Saved data entries:
:::

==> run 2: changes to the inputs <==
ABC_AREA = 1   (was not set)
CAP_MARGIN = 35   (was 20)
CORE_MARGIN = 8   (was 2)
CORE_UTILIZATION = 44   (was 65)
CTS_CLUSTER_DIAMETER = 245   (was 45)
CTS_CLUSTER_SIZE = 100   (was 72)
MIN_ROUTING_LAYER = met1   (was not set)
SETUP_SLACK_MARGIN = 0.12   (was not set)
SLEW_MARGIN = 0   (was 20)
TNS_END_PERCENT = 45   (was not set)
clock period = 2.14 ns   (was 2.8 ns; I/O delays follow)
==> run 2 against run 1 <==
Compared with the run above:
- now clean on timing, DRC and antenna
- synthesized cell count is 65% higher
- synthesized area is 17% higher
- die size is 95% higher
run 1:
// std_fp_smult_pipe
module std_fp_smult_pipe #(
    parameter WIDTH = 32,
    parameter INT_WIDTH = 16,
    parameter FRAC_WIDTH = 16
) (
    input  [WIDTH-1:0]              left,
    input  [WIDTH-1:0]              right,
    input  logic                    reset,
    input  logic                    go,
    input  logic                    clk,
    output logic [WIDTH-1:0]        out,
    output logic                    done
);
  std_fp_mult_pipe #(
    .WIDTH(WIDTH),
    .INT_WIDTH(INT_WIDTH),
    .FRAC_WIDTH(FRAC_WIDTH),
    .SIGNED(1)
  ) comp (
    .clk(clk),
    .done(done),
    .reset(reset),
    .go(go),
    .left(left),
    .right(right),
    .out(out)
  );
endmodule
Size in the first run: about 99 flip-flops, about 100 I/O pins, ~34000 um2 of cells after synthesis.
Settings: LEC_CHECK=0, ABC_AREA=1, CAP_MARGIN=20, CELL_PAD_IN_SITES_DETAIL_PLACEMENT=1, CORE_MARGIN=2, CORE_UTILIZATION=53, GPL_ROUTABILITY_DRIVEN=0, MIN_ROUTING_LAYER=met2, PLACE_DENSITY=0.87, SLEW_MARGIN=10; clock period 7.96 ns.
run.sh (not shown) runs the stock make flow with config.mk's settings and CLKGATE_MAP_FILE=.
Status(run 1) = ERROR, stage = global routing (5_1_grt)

:::

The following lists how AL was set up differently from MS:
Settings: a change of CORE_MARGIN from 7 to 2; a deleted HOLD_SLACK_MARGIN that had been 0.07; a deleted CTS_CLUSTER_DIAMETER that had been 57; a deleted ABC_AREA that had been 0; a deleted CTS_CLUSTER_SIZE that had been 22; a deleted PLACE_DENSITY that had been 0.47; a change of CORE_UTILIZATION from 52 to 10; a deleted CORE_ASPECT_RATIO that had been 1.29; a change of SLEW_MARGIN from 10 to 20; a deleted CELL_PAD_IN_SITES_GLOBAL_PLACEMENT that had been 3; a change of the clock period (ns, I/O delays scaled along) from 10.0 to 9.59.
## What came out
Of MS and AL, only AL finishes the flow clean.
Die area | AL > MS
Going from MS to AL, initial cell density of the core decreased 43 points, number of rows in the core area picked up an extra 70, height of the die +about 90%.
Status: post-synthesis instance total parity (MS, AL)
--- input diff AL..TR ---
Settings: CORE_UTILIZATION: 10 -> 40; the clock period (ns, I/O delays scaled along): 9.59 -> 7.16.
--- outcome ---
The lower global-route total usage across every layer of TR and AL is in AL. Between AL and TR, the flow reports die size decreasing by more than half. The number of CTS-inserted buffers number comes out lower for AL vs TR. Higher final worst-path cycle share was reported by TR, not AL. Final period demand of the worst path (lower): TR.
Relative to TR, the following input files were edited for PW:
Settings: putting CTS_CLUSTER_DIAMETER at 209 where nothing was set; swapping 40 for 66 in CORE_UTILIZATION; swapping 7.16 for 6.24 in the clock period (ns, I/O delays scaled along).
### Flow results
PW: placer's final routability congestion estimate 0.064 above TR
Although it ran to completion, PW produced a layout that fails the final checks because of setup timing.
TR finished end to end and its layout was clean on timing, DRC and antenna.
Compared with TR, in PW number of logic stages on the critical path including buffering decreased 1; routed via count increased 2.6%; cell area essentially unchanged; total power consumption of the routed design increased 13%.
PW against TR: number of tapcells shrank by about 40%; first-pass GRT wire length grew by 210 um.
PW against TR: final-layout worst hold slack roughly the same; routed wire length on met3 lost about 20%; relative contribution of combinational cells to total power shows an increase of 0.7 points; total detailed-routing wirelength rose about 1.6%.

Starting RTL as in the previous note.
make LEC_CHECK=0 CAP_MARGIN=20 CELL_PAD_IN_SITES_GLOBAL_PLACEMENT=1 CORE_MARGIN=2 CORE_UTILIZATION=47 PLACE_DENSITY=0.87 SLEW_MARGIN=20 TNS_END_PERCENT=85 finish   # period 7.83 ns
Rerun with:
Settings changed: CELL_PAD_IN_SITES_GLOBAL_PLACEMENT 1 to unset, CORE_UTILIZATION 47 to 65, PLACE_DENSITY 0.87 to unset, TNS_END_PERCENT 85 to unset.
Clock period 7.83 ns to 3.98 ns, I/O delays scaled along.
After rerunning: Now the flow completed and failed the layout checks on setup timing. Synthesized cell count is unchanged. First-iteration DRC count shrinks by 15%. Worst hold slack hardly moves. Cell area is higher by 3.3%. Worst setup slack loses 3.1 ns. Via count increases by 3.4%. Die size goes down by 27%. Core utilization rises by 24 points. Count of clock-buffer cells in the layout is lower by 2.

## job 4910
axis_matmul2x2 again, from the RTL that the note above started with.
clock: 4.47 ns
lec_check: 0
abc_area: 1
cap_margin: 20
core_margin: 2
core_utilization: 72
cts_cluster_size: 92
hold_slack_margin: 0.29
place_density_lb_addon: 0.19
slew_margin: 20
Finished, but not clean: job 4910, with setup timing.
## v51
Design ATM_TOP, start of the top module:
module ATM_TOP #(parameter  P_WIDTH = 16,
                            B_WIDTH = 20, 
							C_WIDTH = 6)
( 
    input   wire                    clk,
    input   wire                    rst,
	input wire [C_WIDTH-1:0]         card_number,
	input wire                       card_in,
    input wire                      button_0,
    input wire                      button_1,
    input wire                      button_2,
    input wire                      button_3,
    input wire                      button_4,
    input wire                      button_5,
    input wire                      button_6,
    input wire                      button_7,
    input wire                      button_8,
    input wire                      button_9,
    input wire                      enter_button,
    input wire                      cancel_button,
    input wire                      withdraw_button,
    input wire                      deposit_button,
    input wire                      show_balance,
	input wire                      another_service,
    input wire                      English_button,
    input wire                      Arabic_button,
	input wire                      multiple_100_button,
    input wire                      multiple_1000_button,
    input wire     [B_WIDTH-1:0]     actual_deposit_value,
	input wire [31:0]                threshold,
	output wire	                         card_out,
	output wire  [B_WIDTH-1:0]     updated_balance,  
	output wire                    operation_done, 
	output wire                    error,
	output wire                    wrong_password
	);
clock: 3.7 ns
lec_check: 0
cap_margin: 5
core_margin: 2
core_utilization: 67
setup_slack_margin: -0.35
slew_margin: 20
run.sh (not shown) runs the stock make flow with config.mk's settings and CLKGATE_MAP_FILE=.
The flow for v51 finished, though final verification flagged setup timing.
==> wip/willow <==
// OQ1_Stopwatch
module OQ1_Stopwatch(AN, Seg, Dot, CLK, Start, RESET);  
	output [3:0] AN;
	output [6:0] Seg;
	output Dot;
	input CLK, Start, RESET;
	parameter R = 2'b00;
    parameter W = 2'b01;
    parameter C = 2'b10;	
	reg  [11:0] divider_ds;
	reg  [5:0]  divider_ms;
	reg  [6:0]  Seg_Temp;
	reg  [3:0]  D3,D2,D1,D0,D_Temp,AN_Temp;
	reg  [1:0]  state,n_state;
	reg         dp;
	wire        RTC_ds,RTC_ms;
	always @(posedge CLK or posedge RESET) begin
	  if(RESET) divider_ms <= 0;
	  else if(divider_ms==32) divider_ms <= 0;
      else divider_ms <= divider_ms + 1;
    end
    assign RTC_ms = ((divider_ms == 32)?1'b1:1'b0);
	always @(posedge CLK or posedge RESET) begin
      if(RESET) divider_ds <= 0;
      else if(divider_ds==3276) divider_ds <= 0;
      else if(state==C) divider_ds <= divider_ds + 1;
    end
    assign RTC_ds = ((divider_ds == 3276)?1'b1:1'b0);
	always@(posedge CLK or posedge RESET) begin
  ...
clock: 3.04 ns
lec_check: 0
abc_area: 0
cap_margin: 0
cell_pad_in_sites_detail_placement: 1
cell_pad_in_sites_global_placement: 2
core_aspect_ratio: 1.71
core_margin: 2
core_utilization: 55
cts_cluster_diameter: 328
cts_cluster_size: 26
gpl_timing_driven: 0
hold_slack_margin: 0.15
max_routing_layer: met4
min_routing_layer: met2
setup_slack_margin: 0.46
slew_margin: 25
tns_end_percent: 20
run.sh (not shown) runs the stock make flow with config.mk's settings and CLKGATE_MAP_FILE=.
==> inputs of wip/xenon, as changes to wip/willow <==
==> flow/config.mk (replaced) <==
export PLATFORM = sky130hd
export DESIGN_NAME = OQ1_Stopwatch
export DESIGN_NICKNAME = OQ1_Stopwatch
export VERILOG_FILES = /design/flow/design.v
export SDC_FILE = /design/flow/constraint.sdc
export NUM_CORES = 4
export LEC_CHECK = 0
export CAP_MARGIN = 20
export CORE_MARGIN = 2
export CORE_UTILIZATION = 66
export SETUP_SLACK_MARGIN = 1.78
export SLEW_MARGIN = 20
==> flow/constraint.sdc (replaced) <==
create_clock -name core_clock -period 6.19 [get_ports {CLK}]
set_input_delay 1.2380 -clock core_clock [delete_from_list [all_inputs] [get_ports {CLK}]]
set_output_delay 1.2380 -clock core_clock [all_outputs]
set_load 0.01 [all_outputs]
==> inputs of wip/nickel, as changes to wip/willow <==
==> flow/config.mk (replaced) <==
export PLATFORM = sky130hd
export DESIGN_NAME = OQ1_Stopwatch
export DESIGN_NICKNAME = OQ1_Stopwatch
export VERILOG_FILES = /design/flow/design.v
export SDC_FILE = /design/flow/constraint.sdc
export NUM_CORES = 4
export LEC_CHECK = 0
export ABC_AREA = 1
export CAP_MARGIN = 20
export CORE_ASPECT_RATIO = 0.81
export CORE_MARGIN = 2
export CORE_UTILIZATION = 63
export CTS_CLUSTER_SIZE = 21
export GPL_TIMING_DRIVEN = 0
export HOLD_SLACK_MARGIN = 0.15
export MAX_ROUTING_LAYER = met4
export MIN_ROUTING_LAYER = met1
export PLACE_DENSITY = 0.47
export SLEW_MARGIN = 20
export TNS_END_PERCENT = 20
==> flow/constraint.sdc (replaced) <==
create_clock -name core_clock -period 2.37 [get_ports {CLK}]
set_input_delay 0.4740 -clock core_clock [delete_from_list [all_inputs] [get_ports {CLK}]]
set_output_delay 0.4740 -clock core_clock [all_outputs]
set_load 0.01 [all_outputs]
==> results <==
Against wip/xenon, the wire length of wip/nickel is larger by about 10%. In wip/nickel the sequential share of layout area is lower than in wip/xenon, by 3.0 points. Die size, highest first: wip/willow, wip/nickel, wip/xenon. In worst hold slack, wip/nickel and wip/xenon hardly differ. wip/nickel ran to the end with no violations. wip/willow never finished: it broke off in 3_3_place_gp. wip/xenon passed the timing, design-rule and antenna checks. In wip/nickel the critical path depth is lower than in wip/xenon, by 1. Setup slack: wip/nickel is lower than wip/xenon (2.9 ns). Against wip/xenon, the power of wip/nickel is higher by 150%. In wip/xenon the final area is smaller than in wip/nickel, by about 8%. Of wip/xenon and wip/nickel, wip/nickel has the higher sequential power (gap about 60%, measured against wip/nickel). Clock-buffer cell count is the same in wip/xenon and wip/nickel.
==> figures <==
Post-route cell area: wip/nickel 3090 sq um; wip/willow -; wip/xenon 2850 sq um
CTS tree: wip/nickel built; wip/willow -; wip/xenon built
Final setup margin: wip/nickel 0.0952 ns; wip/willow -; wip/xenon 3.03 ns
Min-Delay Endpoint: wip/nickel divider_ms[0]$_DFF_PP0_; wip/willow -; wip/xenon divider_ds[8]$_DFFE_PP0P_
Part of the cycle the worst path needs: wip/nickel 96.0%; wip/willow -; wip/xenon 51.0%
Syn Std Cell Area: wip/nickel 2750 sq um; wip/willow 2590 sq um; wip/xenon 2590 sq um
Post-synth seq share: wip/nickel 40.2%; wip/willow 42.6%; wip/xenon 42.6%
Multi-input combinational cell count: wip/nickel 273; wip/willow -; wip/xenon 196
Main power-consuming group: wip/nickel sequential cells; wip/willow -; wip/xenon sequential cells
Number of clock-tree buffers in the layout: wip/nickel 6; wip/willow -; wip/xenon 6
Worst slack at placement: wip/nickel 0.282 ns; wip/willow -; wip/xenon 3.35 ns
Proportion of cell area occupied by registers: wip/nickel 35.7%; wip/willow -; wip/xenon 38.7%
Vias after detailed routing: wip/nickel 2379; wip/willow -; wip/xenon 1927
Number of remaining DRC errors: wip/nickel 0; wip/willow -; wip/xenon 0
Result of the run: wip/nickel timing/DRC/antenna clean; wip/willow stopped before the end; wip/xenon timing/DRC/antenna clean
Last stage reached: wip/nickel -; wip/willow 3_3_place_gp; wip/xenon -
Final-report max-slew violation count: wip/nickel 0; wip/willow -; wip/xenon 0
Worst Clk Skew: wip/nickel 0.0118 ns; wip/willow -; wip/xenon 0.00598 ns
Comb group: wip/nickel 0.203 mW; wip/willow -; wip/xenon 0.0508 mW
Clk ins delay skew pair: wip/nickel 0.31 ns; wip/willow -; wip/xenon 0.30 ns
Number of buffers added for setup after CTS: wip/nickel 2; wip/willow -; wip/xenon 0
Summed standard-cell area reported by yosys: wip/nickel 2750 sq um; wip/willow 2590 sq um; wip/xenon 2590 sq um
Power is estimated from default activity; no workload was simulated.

:::

From the records above, repeat exactly the lines from the one with "run 2: changes" through the one with "- synthesized area is 17% higher", both included.

◆ EXPECTED ANSWER
==> run 2: changes to the inputs <==
ABC_AREA = 1   (was not set)
CAP_MARGIN = 35   (was 20)
CORE_MARGIN = 8   (was 2)
CORE_UTILIZATION = 44   (was 65)
CTS_CLUSTER_DIAMETER = 245   (was 45)
CTS_CLUSTER_SIZE = 100   (was 72)
MIN_ROUTING_LAYER = met1   (was not set)
SETUP_SLACK_MARGIN = 0.12   (was not set)
SLEW_MARGIN = 0   (was 20)
TNS_END_PERCENT = 45   (was not set)
clock period = 2.14 ns   (was 2.8 ns; I/O delays follow)
==> run 2 against run 1 <==
Compared with the run above:
- now clean on timing, DRC and antenna
- synthesized cell count is 65% higher
- synthesized area is 17% higher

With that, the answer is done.